» **YOUR INSTRUCTIONS**
Going line by line through the entries below, note each one with "hold", then report how many there are and nothing else.

[Stored items]
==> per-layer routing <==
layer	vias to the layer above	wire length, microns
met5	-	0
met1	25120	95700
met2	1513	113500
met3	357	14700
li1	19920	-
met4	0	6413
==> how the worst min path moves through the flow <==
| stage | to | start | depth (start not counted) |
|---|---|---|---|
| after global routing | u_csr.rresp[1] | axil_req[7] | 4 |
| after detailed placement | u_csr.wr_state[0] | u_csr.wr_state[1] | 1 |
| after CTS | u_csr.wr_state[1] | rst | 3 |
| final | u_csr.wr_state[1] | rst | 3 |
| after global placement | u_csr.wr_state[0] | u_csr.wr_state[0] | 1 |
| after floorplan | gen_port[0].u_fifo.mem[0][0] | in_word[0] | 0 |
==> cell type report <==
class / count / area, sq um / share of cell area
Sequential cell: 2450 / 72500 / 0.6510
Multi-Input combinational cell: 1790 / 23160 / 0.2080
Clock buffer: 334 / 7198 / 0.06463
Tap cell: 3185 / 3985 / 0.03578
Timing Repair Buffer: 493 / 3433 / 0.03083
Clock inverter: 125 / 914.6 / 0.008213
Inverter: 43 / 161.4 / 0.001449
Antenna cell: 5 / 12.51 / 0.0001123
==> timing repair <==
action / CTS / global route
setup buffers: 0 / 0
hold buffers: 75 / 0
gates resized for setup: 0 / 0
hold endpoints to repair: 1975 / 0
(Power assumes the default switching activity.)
===== src/verilog/jtag_dtm_pkg.sv =====
// shared widths and codes for the debug transport; IR is 5 bits and the DMI register is 44 bits
package jtag_dtm_pkg;

    // register widths
    localparam int IR_WIDTH       = 5;
    localparam int ABITS          = 10;
    localparam int DMI_DATA_WIDTH = 32;
    localparam int DMI_WIDTH      = ABITS + DMI_DATA_WIDTH + 2;

    typedef logic [IR_WIDTH-1:0]       ir_t;
    typedef logic [ABITS-1:0]          dmi_addr_t;
    typedef logic [DMI_DATA_WIDTH-1:0] dmi_data_t;
    typedef logic [1:0]                dmi_op_t;
    // address on top, data in the middle, op in the low two bits
    typedef logic [DMI_WIDTH-1:0]      dmi_reg_t;

    // any code not listed here behaves as bypass
    localparam ir_t IR_IDCODE = 5'h01;
    localparam ir_t IR_CUSTOM = 5'h0A;
    localparam ir_t IR_DMI    = 5'h11;
    localparam ir_t IR_BYPASS = 5'h1F;

    // ops towards the debug module
    localparam dmi_op_t OP_NOP      = 2'd0;
    localparam dmi_op_t OP_READ     = 2'd1;
    localparam dmi_op_t OP_WRITE    = 2'd2;
    localparam dmi_op_t OP_RESERVED = 2'd3;

    // status returned on a completed read
    localparam dmi_op_t OP_SUCCESS = 2'd0;

    typedef enum logic [3:0] {
        ST_TLR,
        ST_RUN_IDLE,
        ST_SELECT_DR,
        ST_CAPTURE_DR,
        ST_SHIFT_DR,
        ST_EXIT1_DR,
        ST_PAUSE_DR,
        ST_EXIT2_DR,
        ST_UPDATE_DR,
        ST_SELECT_IR,
        ST_CAPTURE_IR,
        ST_SHIFT_IR,
        ST_EXIT1_IR,
        ST_PAUSE_IR,
        ST_EXIT2_IR,
        ST_UPDATE_IR
    } tap_state_t;

endpackage


===== src/verilog/jtag_pin_sync.sv =====
// needs SYNC_STAGES >= 1; jtag_clk must stay stable for several clk cycles per half period
`timescale 1ns/1ps

module jtag_pin_sync #(
    parameter int SYNC_STAGES = 2
) (
    input  logic clk,
    input  logic rst_n,
    input  logic jtag_clk_i,
    input  logic jtag_tms_i,
    input  logic jtag_tdi_i,
    output logic tck_rise_o,
    output logic tck_fall_o,
    output logic tms_o,
    output logic tdi_o
);

    // lane 2 is tck, lane 1 tms, lane 0 tdi; one extra stage for edge detection
    logic [SYNC_STAGES:0][2:0] pin_q;
    logic tck_rise_q;
    logic tck_fall_q;
    logic tck_sync;
    logic tck_prev;

    assign tck_sync = pin_q[SYNC_STAGES-1][2];
    assign tck_prev = pin_q[SYNC_STAGES][2];

    always_ff @(posedge clk)
    begin
        if (!rst_n)
        begin
            pin_q      <= '0;
            tck_rise_q <= 1'b0;
            tck_fall_q <= 1'b0;
        end
        else
        begin
            pin_q      <= {pin_q[SYNC_STAGES-1:0], {jtag_clk_i, jtag_tms_i, jtag_tdi_i}};
            tck_rise_q <= tck_sync & ~tck_prev;
            tck_fall_q <= ~tck_sync & tck_prev;
        end
    end

    assign tck_rise_o = tck_rise_q;
    assign tck_fall_o = tck_fall_q;
    // tms and tdi leave the last stage, in step with the edge pulses
    assign tms_o      = pin_q[SYNC_STAGES][1];
    assign tdi_o      = pin_q[SYNC_STAGES][0];

endmodule
===== config.mk =====
export PLATFORM = sky130hd
export DESIGN_NAME = icache_invctl
export DESIGN_NICKNAME = d
export VERILOG_FILES = /design/src/invctl_pkg.sv /design/src/cpx_inv_decode.sv /design/src/ld_index_table.sv /design/src/icv_write_ctl.sv /design/src/icache_invctl.sv
export SDC_FILE = /design/constraint.sdc
export NUM_CORES = 1
export LEC_CHECK = 0
export ABC_AREA = 1
export ABC_CLOCK_PERIOD_IN_PS = 1700
export BUFFER_PORTS_ARGS = -buffer_cell sky130_fd_sc_hd__buf_4
export CORE_MARGIN = 2
export CORE_UTILIZATION = 40
export DETAILED_ROUTE_END_ITERATION = 12
export GPL_TIMING_DRIVEN = 0
export PLACE_DENSITY = 0.8
export REMOVE_ABC_BUFFERS = 1
export SLEW_MARGIN = 20
export SYNTH_ARGS = -nofsm -noshare
export SYNTH_HDL_FRONTEND = slang
export SYNTH_SLANG_ARGS = --single-unit

===== constraint.sdc =====
create_clock -name rclk -period 1.7 [get_ports rclk]
set_clock_uncertainty 0.15 [all_clocks]
set_input_delay 0.085 -clock rclk [delete_from_list [all_inputs] [get_ports rclk]]
set_output_delay 0.085 -clock rclk [all_outputs]
set_load 0.03 [all_outputs]

===== src/invctl_pkg.sv =====
package invctl_pkg;

   // ----------------------------------------------------------------------
   // widths
   // ----------------------------------------------------------------------

   // return packet from the crossbar
   localparam int cpx_width   = 128;

   // icache index runs from bit 11 down to bit 5
   localparam int ic_idx_hi   = 11;
   localparam int ic_idx_sz   = 7;

   localparam int num_threads = 4;
   localparam int num_ways    = 4;
   localparam int way_w       = 2;

   // valid array is split into four 32B quadrants
   // quadrant = {index bit 6, index bit 5}
   localparam int num_quads   = 4;

   // ----------------------------------------------------------------------
   // packet header fields
   // ----------------------------------------------------------------------

   localparam int cpx_vld        = 127;
   // request type
   localparam int cpx_req_hi     = 126;
   localparam int cpx_req_lo     = 123;
   // load return carries the hit way of the icache copy
   localparam int cpx_wyvld      = 122;
   localparam int cpx_wy_hi      = 121;
   localparam int cpx_wy_lo      = 120;
   // thread of the request
   localparam int cpx_thr_hi     = 119;
   localparam int cpx_thr_lo     = 118;
   // invalidate all ways of the line
   localparam int cpx_iinv       = 117;
   // picks the 32B half for invalidate-all
   localparam int cpx_invpa5     = 116;
   // invalidate index, address bits 11 to 6
   localparam int cpx_inv_idx_hi = 115;
   localparam int cpx_inv_idx_lo = 110;

   // ----------------------------------------------------------------------
   // per-core invalidate vectors
   // ----------------------------------------------------------------------

   // word 0 and word 1 vectors
   localparam int inv_w0_base     = 0;
   localparam int inv_w1_base     = 56;
   // each pair of cores owns 8 bits
   localparam int inv_core_stride = 8;
   localparam int inv_num_pairs   = 4;
   // odd core sits in the upper nibble
   localparam int inv_odd_ofs     = 4;
   // inside one core's nibble
   // bit 0 unused, bit 1 valid, bits 3:2 way
   localparam int inv_vld_ofs     = 1;
   localparam int inv_way_ofs     = 2;

   // ----------------------------------------------------------------------
   // request types
   // ----------------------------------------------------------------------

   typedef enum logic [3:0] {
      req_load    = 4'b0000,
      req_ifill   = 4'b0001,
      req_evict   = 4'b0011,
      req_store   = 4'b0100,
      req_strmack = 4'b0110
   } cpx_req_e;

endpackage


===== src/cpx_inv_decode.sv =====
`timescale 1ns/10ps

module cpx_inv_decode import invctl_pkg::*; #(
   parameter int unsigned core_id = 0
) (
   input  logic [cpx_width-1:0] cpx_pkt,
   output logic                 is_ld,
   output logic                 is_ifill,
   output logic                 is_inv_pkt,
   output logic                 ld_inv,
   output logic                 inv_all,
   output logic [way_w-1:0]     ld_way,
   output logic [1:0]           pkt_thr,
   output logic                 inv_pa5,
   output logic [ic_idx_hi:6]   inv_addr,
   output logic                 word0_inv,
   output logic                 word1_inv,
   output logic [way_w-1:0]     word0_way,
   output logic [way_w-1:0]     word1_way
);

   cpx_req_e   req_type;
   logic       pkt_vld;
   logic       is_st;
   logic       is_strm;
   logic       is_ev;
   logic [2:0] cpu_id;
   logic [1:0] core_pair;
   logic       core_odd;

   // pull {valid, way} for this core out of one invalidate vector
   function automatic logic [way_w:0] core_slot(
      input logic [cpx_width-1:0] pkt,
      input int                   base,
      input logic [1:0]           pair,
      input logic                 odd
   );
      logic [way_w:0] even_slot;
      logic [way_w:0] odd_slot;
      int             pos;
      even_slot = '0;
      odd_slot  = '0;
      // 4:1 over the core pairs
      for (int p = 0; p < inv_num_pairs; p++) begin
         pos = base + p * inv_core_stride;
         if (pair == 2'(p)) begin
            even_slot = {pkt[pos + inv_vld_ofs], pkt[pos + inv_way_ofs +: way_w]};
            odd_slot  = {pkt[pos + inv_odd_ofs + inv_vld_ofs],
                         pkt[pos + inv_odd_ofs + inv_way_ofs +: way_w]};
         end
      end
      // then 2:1 between even and odd core of the pair
      return odd ? odd_slot : even_slot;
   endfunction

   // ----------------------------------------------------------------------
   // packet type
   // ----------------------------------------------------------------------

   assign pkt_vld  = cpx_pkt[cpx_vld];
   assign req_type = cpx_req_e'(cpx_pkt[cpx_req_hi:cpx_req_lo]);

   assign is_ld    = pkt_vld & (req_type == req_load);
   assign is_ifill = pkt_vld & (req_type == req_ifill);
   assign is_st    = pkt_vld & (req_type == req_store);
   assign is_strm  = pkt_vld & (req_type == req_strmack);
   assign is_ev    = pkt_vld & (req_type == req_evict);

   // store acks, stream acks and evicts all carry invalidate vectors
   assign is_inv_pkt = is_st | is_strm | is_ev;

   // invalidate-all only for store and evict
   // ifq_adv qualification happens downstream
   assign inv_all = (is_st | is_ev) & cpx_pkt[cpx_iinv];

   // load that hit a line also held in the icache
   assign ld_inv  = is_ld & cpx_pkt[cpx_wyvld];
   assign ld_way  = cpx_pkt[cpx_wy_hi:cpx_wy_lo];
   assign pkt_thr = cpx_pkt[cpx_thr_hi:cpx_thr_lo];

   // invalidate address
   assign inv_pa5  = cpx_pkt[cpx_invpa5];
   assign inv_addr = cpx_pkt[cpx_inv_idx_hi:cpx_inv_idx_lo];

   // ----------------------------------------------------------------------
   // this core's slice of the invalidate vectors
   // ----------------------------------------------------------------------

   // core number split into pair and even/odd
   assign cpu_id    = 3'(core_id);
   assign core_pair = cpu_id[2:1];
   assign core_odd  = cpu_id[0];

   assign {word0_inv, word0_way} = core_slot(cpx_pkt, inv_w0_base, core_pair, core_odd);
   assign {word1_inv, word1_way} = core_slot(cpx_pkt, inv_w1_base, core_pair, core_odd);

endmodule


===== src/ld_index_table.sv =====
`timescale 1ns/10ps

module ld_index_table import invctl_pkg::*; (
   input  logic                 rclk,
   input  logic                 reset,
   input  logic                 ld_pcx_vld,
   input  logic [1:0]           ld_pcx_tid,
   input  logic [ic_idx_hi:5]   ld_icache_index,
   input  logic [1:0]           pkt_thr,
   output logic [ic_idx_hi:5]   ld_inv_index
);

   // one icache index per thread, from its outstanding load
   logic [ic_idx_hi:5]     ld_index [num_threads];
   logic [num_threads-1:0] ld_sel;

   // decoded write select of the strobed thread
   always_comb begin
      ld_sel = '0;
      if (ld_pcx_vld) begin
         ld_sel[ld_pcx_tid] = 1'b1;
      end
   end

   // capture the index when the load goes out
   always_ff @(posedge rclk) begin
      if (reset) begin
         for (int t = 0; t < num_threads; t++) begin
            ld_index[t] <= '0;
         end
      end else begin
         for (int t = 0; t < num_threads; t++) begin
            if (ld_sel[t]) begin
               ld_index[t] <= ld_icache_index;
            end
         end
      end
   end

   // read back by the thread of the returning packet
   assign ld_inv_index = ld_index[pkt_thr];

endmodule


===== src/icv_write_ctl.sv =====
`timescale 1ns/10ps

module icv_write_ctl import invctl_pkg::*; (
   input  logic                           rclk,
   input  logic                           reset,
   input  logic                           ifq_adv,
   input  logic [way_w-1:0]               wrway,
   input  logic [ic_idx_hi:5]             fill_index,
   input  logic                           is_ld,
   input  logic                           is_ifill,
   input  logic                           is_inv_pkt,
   input  logic                           ld_inv,
   input  logic                           inv_all,
   input  logic [way_w-1:0]               ld_way,
   input  logic                           inv_pa5,
   input  logic [ic_idx_hi:6]             inv_addr,
   input  logic                           word0_inv,
   input  logic                           word1_inv,
   input  logic [way_w-1:0]               word0_way,
   input  logic [way_w-1:0]               word1_way,
   input  logic [ic_idx_hi:5]             ld_inv_index,
   output logic [num_quads*num_ways-1:0]  icv_wren,
   output logic [ic_idx_hi:5]             icv_wrindex,
   output logic [num_ways-1:0]            ict_dec_wrway,
   output logic                           invreq,
   output logic                           inv_pending
);

   logic                 pick_wr;
   logic                 inv_hit0;
   logic                 inv_hit1;
   logic                 inv_all_adv;
   logic                 invalidate_new;
   logic [way_w-1:0]     w0_way;
   logic [way_w-1:0]     w1_way;
   logic [way_w-1:0]     w0_way_q;
   logic [way_w-1:0]     w1_way_q;
   logic [num_ways-1:0]  w0_dec_way;
   logic [num_ways-1:0]  w1_dec_way;
   logic [num_quads-1:0] wd_en_new;
   logic [num_quads-1:0] wd_en;
   logic [num_quads-1:0] wd_en_q;
   logic                 inv_q;

   // 2 to 4 way decode
   function automatic logic [num_ways-1:0] dec_way(input logic [way_w-1:0] way);
      logic [num_ways-1:0] onehot;
      onehot      = '0;
      onehot[way] = 1'b1;
      return onehot;
   endfunction

   // ----------------------------------------------------------------------
   // way selection
   // ----------------------------------------------------------------------

   // tag array always gets the fill way
   assign ict_dec_wrway = dec_way(wrway);

   assign pick_wr = is_ifill & ifq_adv;

   // fill, else held way on stall, else load way, else vector way
   assign w0_way = pick_wr  ? wrway    :
                   ~ifq_adv ? w0_way_q :
                   ld_inv   ? ld_way   :
                              word0_way;
   assign w1_way = pick_wr  ? wrway    :
                   ~ifq_adv ? w1_way_q :
                   ld_inv   ? ld_way   :
                              word1_way;

   assign w0_dec_way = dec_way(w0_way);
   assign w1_dec_way = dec_way(w1_way);

   // ----------------------------------------------------------------------
   // word enables per 32B quadrant
   // ----------------------------------------------------------------------

   assign inv_hit0 = is_inv_pkt & word0_inv;
   assign inv_hit1 = is_inv_pkt & word1_inv;

   // even quadrants belong to word 0, odd ones to word 1
   // invalidates hit the half picked by addr bit 6
   always_comb begin : wd_en_calc
      logic [1:0] quad;
      for (int q = 0; q < num_quads; q++) begin
         quad         = 2'(q);
         wd_en_new[q] = ((quad[0] ? inv_hit1 : inv_hit0) & (inv_addr[6] == quad[1])) |
                        (ld_inv & (ld_inv_index[6:5] == quad)) |
                        (is_ifill & (fill_index[6:5] == quad));
      end
   end

   // hold last enables while the queue is stalled
   assign wd_en = ifq_adv ? wd_en_new : wd_en_q;

   // ----------------------------------------------------------------------
   // valid-bit write enables
   // ----------------------------------------------------------------------

   // no invalidate-all while stalled
   assign inv_all_adv = inv_all & ifq_adv;

   // all four ways of the quadrant at {addr6, pa5}
   always_comb begin : wren_calc
      logic [1:0] quad;
      for (int q = 0; q < num_quads; q++) begin
         quad                         = 2'(q);
         icv_wren[q*num_ways +: num_ways] =
            ((quad[0] ? w1_dec_way : w0_dec_way) & {num_ways{wd_en[q]}}) |
            {num_ways{inv_all_adv & (inv_pa5 == quad[0]) & (inv_addr[6] == quad[1])}};
      end
   end

   // ----------------------------------------------------------------------
   // invalidate request
   // ----------------------------------------------------------------------

   assign invalidate_new = (is_inv_pkt & (word0_inv | word1_inv)) | inv_all | ld_inv;

   assign invreq      = ifq_adv ? invalidate_new : inv_q;
   // pending follows the packet even during a stall
   assign inv_pending = invalidate_new;

   // ----------------------------------------------------------------------
   // held state
   // ----------------------------------------------------------------------

   always_ff @(posedge rclk) begin
      if (reset) begin
         w0_way_q <= '0;
         w1_way_q <= '0;
         wd_en_q  <= '0;
         inv_q    <= 1'b0;
      end else if (ifq_adv) begin
         w0_way_q <= w0_way;
         w1_way_q <= w1_way;
         wd_en_q  <= wd_en_new;
         inv_q    <= invalidate_new;
      end
   end

   // ----------------------------------------------------------------------
   // write index
   // ----------------------------------------------------------------------

   // fill index for fills and stalls
   // invalidates cover both 32B halves so bit 5 is zero
   always_comb begin
      if (is_ifill | ~ifq_adv) begin
         icv_wrindex = fill_index;
      end else if (is_ld) begin
         icv_wrindex = ld_inv_index;
      end else begin
         icv_wrindex = {inv_addr, 1'b0};
      end
   end

endmodule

» **WRITTEN ANSWER**
3